Once you’re back to where you started, move downstream around four feet and start again. It is so important to cover as much of the river as you can.

Having the set up working well with the point fly tripping the bottom the dropper/s mid water and, of course, the dry covering the water’s surface, not only have you covered every square metre of the water surface, but you’ve covered all the depths as well. What you’re looking for with the dry, is anything that looks different. If the dry twitches or acts differently to the drift before, lift the rod and see what caused it to do so. If it goes under, lift the rod, it could be a fish, a stone or a stick, there is only one way to find out, lift the rod.

If you are faced with some really deep fast water where the dry keeps getting pulled under water due to the strong current, one other trick to try is to slide the dry right to the tip of the fly line and fish short-line nymph style, with only about six inches of the tip of the line touching the water. (This is when the longer rod can also come into its own, keeping the line off the water and preventing all the different currents giving false bites). Then just watch for the tip of the line jumping or lifting off the water’s surface or moving forward, to show something has touched the flies.

This method is good for trout and grayling all year round.

I was asked recently to take part in a grayling research project for the Environment Agency and the Wye & Usk Foundation, on a short stretch of the Wye around Builth Wells. It was a nice streamy run that just screamed grayling, about 100 metres in length. I started working my way upstream fishing the dry with two nymphs under it. The first pass up the run brought 22 fish to the net, 21 grayling and one trout, two taking the dry and the rest the point fly. As the run looked so fantastic, I thought I would give it another try.

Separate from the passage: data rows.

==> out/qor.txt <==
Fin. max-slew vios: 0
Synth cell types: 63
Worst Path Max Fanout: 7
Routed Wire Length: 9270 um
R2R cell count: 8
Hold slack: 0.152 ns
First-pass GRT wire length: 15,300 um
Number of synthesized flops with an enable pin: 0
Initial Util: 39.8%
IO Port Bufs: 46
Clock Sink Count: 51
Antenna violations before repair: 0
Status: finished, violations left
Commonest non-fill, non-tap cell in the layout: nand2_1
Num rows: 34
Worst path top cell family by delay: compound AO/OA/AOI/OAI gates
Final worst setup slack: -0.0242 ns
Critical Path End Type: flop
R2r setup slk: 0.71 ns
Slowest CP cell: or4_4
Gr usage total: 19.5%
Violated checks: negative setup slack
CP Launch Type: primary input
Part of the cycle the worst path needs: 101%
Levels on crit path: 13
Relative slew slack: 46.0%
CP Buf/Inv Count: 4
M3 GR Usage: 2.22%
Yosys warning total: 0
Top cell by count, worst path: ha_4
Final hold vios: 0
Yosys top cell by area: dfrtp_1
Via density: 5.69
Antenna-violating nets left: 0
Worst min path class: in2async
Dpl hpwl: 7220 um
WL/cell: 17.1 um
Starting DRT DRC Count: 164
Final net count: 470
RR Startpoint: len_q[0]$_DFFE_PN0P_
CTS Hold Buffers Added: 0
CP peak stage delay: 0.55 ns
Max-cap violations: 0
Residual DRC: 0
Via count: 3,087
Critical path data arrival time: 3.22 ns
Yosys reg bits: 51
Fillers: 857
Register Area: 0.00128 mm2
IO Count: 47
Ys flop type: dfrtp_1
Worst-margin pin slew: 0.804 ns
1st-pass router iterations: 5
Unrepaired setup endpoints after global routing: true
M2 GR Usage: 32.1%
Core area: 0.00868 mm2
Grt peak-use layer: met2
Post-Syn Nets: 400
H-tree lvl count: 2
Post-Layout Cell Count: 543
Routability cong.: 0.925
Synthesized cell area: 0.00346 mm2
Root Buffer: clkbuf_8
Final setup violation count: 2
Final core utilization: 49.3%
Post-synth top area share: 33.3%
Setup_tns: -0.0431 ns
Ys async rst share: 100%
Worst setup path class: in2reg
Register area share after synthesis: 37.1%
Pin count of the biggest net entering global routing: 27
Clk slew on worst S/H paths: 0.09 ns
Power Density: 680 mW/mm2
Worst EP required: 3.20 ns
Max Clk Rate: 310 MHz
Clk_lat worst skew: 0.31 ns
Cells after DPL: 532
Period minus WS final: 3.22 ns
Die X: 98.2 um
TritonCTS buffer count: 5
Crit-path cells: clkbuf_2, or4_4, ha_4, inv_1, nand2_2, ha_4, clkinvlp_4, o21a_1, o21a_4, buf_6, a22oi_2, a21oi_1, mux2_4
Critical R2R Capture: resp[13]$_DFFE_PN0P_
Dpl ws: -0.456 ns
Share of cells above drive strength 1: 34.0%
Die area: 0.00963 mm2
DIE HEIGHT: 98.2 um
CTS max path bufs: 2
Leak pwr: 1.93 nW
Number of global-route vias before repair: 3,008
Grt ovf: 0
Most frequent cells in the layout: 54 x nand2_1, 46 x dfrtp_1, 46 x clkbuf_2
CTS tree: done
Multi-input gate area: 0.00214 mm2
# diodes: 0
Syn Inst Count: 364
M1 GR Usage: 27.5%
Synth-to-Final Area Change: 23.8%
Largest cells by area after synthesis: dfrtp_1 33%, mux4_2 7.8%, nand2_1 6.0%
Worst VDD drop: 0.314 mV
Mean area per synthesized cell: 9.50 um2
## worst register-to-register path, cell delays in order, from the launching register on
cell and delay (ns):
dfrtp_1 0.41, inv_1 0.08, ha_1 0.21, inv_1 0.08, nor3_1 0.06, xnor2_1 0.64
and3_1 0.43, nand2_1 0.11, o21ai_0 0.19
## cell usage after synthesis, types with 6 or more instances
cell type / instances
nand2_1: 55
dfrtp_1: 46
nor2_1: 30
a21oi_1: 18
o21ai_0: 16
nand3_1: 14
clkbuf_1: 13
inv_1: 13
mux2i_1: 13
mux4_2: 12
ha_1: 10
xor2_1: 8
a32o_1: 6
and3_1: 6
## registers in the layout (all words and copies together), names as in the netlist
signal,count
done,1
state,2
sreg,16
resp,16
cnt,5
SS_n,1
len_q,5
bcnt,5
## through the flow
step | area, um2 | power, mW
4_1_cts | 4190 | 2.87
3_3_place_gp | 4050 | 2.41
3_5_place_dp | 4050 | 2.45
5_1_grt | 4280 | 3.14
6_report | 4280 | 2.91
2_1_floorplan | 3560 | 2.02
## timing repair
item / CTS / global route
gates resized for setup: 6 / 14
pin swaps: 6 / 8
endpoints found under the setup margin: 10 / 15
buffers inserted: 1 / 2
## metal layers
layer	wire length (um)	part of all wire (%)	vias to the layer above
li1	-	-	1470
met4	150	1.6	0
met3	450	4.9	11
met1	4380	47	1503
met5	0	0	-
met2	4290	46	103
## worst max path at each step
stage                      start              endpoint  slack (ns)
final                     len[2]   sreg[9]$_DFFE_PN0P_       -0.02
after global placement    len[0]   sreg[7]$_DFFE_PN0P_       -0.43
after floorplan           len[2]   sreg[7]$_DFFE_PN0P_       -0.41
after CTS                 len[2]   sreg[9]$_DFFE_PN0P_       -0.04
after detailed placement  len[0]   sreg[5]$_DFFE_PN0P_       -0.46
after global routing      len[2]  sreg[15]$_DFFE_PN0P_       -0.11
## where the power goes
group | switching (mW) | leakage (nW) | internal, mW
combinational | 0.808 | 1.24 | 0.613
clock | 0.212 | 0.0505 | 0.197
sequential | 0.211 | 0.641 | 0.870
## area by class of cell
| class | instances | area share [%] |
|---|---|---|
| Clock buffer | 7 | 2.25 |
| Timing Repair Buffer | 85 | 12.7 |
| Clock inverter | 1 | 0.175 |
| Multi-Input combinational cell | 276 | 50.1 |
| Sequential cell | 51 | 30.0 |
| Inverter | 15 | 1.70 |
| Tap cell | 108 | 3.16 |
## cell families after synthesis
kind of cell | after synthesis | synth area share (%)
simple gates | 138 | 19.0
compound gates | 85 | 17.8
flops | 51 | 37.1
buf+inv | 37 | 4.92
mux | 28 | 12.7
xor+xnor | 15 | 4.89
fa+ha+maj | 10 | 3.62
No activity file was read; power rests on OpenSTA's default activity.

I swapped the dropper fly for a small Czech nymph bug (as the dropper fly hadn’t caught any fish on the first pass up the run), left the point the same and proceeded back up the run for another try. The first fish came to the Czech Nymph, I thought this was a change for the better, but the rest of the fish came to the point fly again. This time 19 fish came to the net, two trout, 17 grayling of which eight had already been caught and sampled. All this took place within four hours and proved the method can work brilliantly on its day. Fishing a moveable dry is not the only technique to have in your armoury, but a good one to add to it!

Read Charles Jardine’s article on how to tie Zippy, a fly pattern that catches trout, moves up and down a leader and provides a visual indication, by clicking HERE.

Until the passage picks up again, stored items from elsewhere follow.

$ cat config.mk
export PLATFORM = sky130hd
export DESIGN_NAME = inst_encode_loader
export DESIGN_NICKNAME = d
export VERILOG_FILES = /design/src/rtl/inst_encode_loader.sv
export SDC_FILE = /design/constraint.sdc
export NUM_CORES = 1
export LEC_CHECK = 0
export CORE_AREA = 2 2 81 83
export CTS_CLUSTER_DIAMETER = 100
export DETAILED_ROUTE_END_ITERATION = 7
export DIE_AREA = 0 0 83 85
export PLACE_DENSITY = 0.84
export SLEW_MARGIN = 20
export SYNTH_ARGS = -nofsm -noshare
export SYNTH_HDL_FRONTEND = slang
export SYNTH_SLANG_ARGS = --single-unit
export TNS_END_PERCENT = 50
$ cat constraint.sdc
create_clock -name clk -period 5.6 [get_ports clk]
set_input_delay 1.12 -clock clk [delete_from_list [all_inputs] [get_ports clk]]
set_output_delay 1.12 -clock clk [all_outputs]
set_load 0.01 [all_outputs]
$ cat src/rtl/inst_encode_loader.sv
// Encodes symbolic instructions into 32-bit MIPS words and loads them into consecutive
// instruction-memory addresses, holding the CPU in run-inhibit until the load is done.
// Optional macro CHECKSUM_EN adds a running-XOR checksum output of all written words.
module inst_encode_loader #(
    parameter int unsigned INST_WIDTH = 32,
    parameter int unsigned ADDR_WIDTH = 6,
    parameter int unsigned BASE_ADDR  = 0
) (
    input  logic                  clk,
    input  logic                  rst,
    input  logic                  start,
    input  logic                  in_valid,
    output logic                  in_ready,
    input  logic [3:0]            in_kind,
    input  logic [4:0]            in_rs,
    input  logic [4:0]            in_rt,
    input  logic [4:0]            in_rd,
    input  logic [15:0]           in_imm,
    input  logic [25:0]           in_target,
    input  logic                  in_last,
    output logic                  imem_we,
    output logic [ADDR_WIDTH-1:0] imem_addr,
    output logic [INST_WIDTH-1:0] imem_wdata,
    output logic [ADDR_WIDTH:0]   count,
    output logic                  done,
    output logic [1:0]            err_code,
    output logic                  cpu_run
`ifdef CHECKSUM_EN
    ,
    output logic [INST_WIDTH-1:0] checksum
`endif
);

    localparam int unsigned CNT_W = ADDR_WIDTH + 1;
    localparam logic [ADDR_WIDTH-1:0] BASE     = ADDR_WIDTH'(BASE_ADDR);
    localparam logic [ADDR_WIDTH-1:0] TOP_ADDR = '1;
    localparam logic [CNT_W-1:0]      CNT_MAX  = CNT_W'(1) << ADDR_WIDTH;
    localparam logic [1:0] ERR_NONE    = 2'd0;
    localparam logic [1:0] ERR_ILLEGAL = 2'd1;
    localparam logic [1:0] ERR_OVF     = 2'd2;

    typedef enum logic [1:0] {
        S_IDLE,
        S_LOAD,
        S_DONE,
        S_ERR
    } state_t;

    state_t                  state_q, state_d;
    logic [ADDR_WIDTH-1:0]   ptr_q, ptr_d;
    logic                    in_ready_q, in_ready_d;
    logic                    imem_we_q, imem_we_d;
    logic [ADDR_WIDTH-1:0]   imem_addr_q, imem_addr_d;
    logic [INST_WIDTH-1:0]   imem_wdata_q, imem_wdata_d;
    logic [CNT_W-1:0]        count_q, count_d;
    logic                    done_q, done_d;
    logic [1:0]              err_q, err_d;
    logic                    cpu_run_q, cpu_run_d;
`ifdef CHECKSUM_EN
    logic [INST_WIDTH-1:0]   checksum_q, checksum_d;
`endif

    logic [5:0]  opcode_c;
    logic [5:0]  funct_c;
    logic        legal_c;
    logic [31:0] enc_c;
    logic        accept_c;

    // Instruction encoder: kinds 0-4 are R-type, 9 is j, the rest of 5-8 are I-type
    always_comb begin
        opcode_c = 6'h00;
        funct_c  = 6'h20;
        legal_c  = 1'b1;
        enc_c    = '0;
        case (in_kind)
            4'd0: funct_c = 6'h20;
            4'd1: funct_c = 6'h22;
            4'd2: funct_c = 6'h24;
            4'd3: funct_c = 6'h25;
            4'd4: funct_c = 6'h2A;
            4'd5: opcode_c = 6'h23;
            4'd6: opcode_c = 6'h2B;
            4'd7: opcode_c = 6'h08;
            4'd8: opcode_c = 6'h04;
            4'd9: opcode_c = 6'h02;
            default: legal_c = 1'b0;
        endcase
        if (in_kind <= 4'd4) begin
            enc_c = {6'h00, in_rs, in_rt, in_rd, 5'd0, funct_c};
        end else if (in_kind == 4'd9) begin
            enc_c = {opcode_c, in_target};
        end else begin
            enc_c = {opcode_c, in_rs, in_rt, in_imm};
        end
    end

    assign accept_c = in_valid & in_ready_q;

    // Next-state and registered-output logic
    always_comb begin
        state_d      = state_q;
        ptr_d        = ptr_q;
        imem_we_d    = 1'b0;
        imem_addr_d  = imem_addr_q;
        imem_wdata_d = imem_wdata_q;
        count_d      = count_q;
        done_d       = done_q;
        err_d        = err_q;
`ifdef CHECKSUM_EN
        checksum_d   = checksum_q;
`endif
        case (state_q)
            S_IDLE, S_DONE, S_ERR: begin
                if (start) begin
                    state_d     = S_LOAD;
                    ptr_d       = BASE;
                    imem_addr_d = BASE;
                    count_d     = '0;
                    done_d      = 1'b0;
                    err_d       = ERR_NONE;
`ifdef CHECKSUM_EN
                    checksum_d  = '0;
`endif
                end
            end
            S_LOAD: begin
                if (accept_c) begin
                    if (!legal_c) begin
                        state_d = S_ERR;
                        err_d   = ERR_ILLEGAL;
                    end else begin
                        imem_we_d    = 1'b1;
                        imem_addr_d  = ptr_q;
                        imem_wdata_d = INST_WIDTH'(enc_c);
`ifdef CHECKSUM_EN
                        checksum_d   = checksum_q ^ INST_WIDTH'(enc_c);
`endif
                        if (count_q != CNT_MAX) begin
                            count_d = count_q + CNT_W'(1);
                        end
                        // The top address is written but never wraps; only in_last ends cleanly there
                        if (in_last) begin
                            state_d = S_DONE;
                            done_d  = 1'b1;
                        end else if (ptr_q == TOP_ADDR) begin
                            state_d = S_ERR;
                            err_d   = ERR_OVF;
                        end else begin
                            ptr_d = ptr_q + ADDR_WIDTH'(1);
                        end
                    end
                end
            end
            default: state_d = S_IDLE;
        endcase
        in_ready_d = (state_d == S_LOAD);
        cpu_run_d  = (state_d == S_DONE);
    end

    always_ff @(posedge clk or posedge rst) begin
        if (rst) begin
            state_q      <= S_IDLE;
            ptr_q        <= BASE;
            in_ready_q   <= 1'b0;
            imem_we_q    <= 1'b0;
            imem_addr_q  <= BASE;
            imem_wdata_q <= '0;
            count_q      <= '0;
            done_q       <= 1'b0;
            err_q        <= ERR_NONE;
            cpu_run_q    <= 1'b0;
`ifdef CHECKSUM_EN
            checksum_q   <= '0;
`endif
        end else begin
            state_q      <= state_d;
            ptr_q        <= ptr_d;
            in_ready_q   <= in_ready_d;
            imem_we_q    <= imem_we_d;
            imem_addr_q  <= imem_addr_d;
            imem_wdata_q <= imem_wdata_d;
            count_q      <= count_d;
            done_q       <= done_d;
            err_q        <= err_d;
            cpu_run_q    <= cpu_run_d;
`ifdef CHECKSUM_EN
            checksum_q   <= checksum_d;
`endif
        end
    end

    assign in_ready   = in_ready_q;
    assign imem_we    = imem_we_q;
    assign imem_addr  = imem_addr_q;
    assign imem_wdata = imem_wdata_q;
    assign count      = count_q;
    assign done       = done_q;
    assign err_code   = err_q;
    assign cpu_run    = cpu_run_q;
`ifdef CHECKSUM_EN
    assign checksum   = checksum_q;
`endif

endmodule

The all-important dry fly:

Stimi Hog
: Partridge size 12 standard Klinkhamer.
Tail: Approximately 10-15 fibres of Orvis coastal deer hair.
Body dubbing: Orvis Ice dubbing light olive.
Wing: Coastal deer hair.
Hotspot: Orange Ice dubbing.
Hackle: CdC in dubbing loop.

When forming the wing tie in a clump of deer hair then add 2-3 turns of dubbing, then another clump of deer hair, working all the way along the back of the fly to make it as buoyant as possible.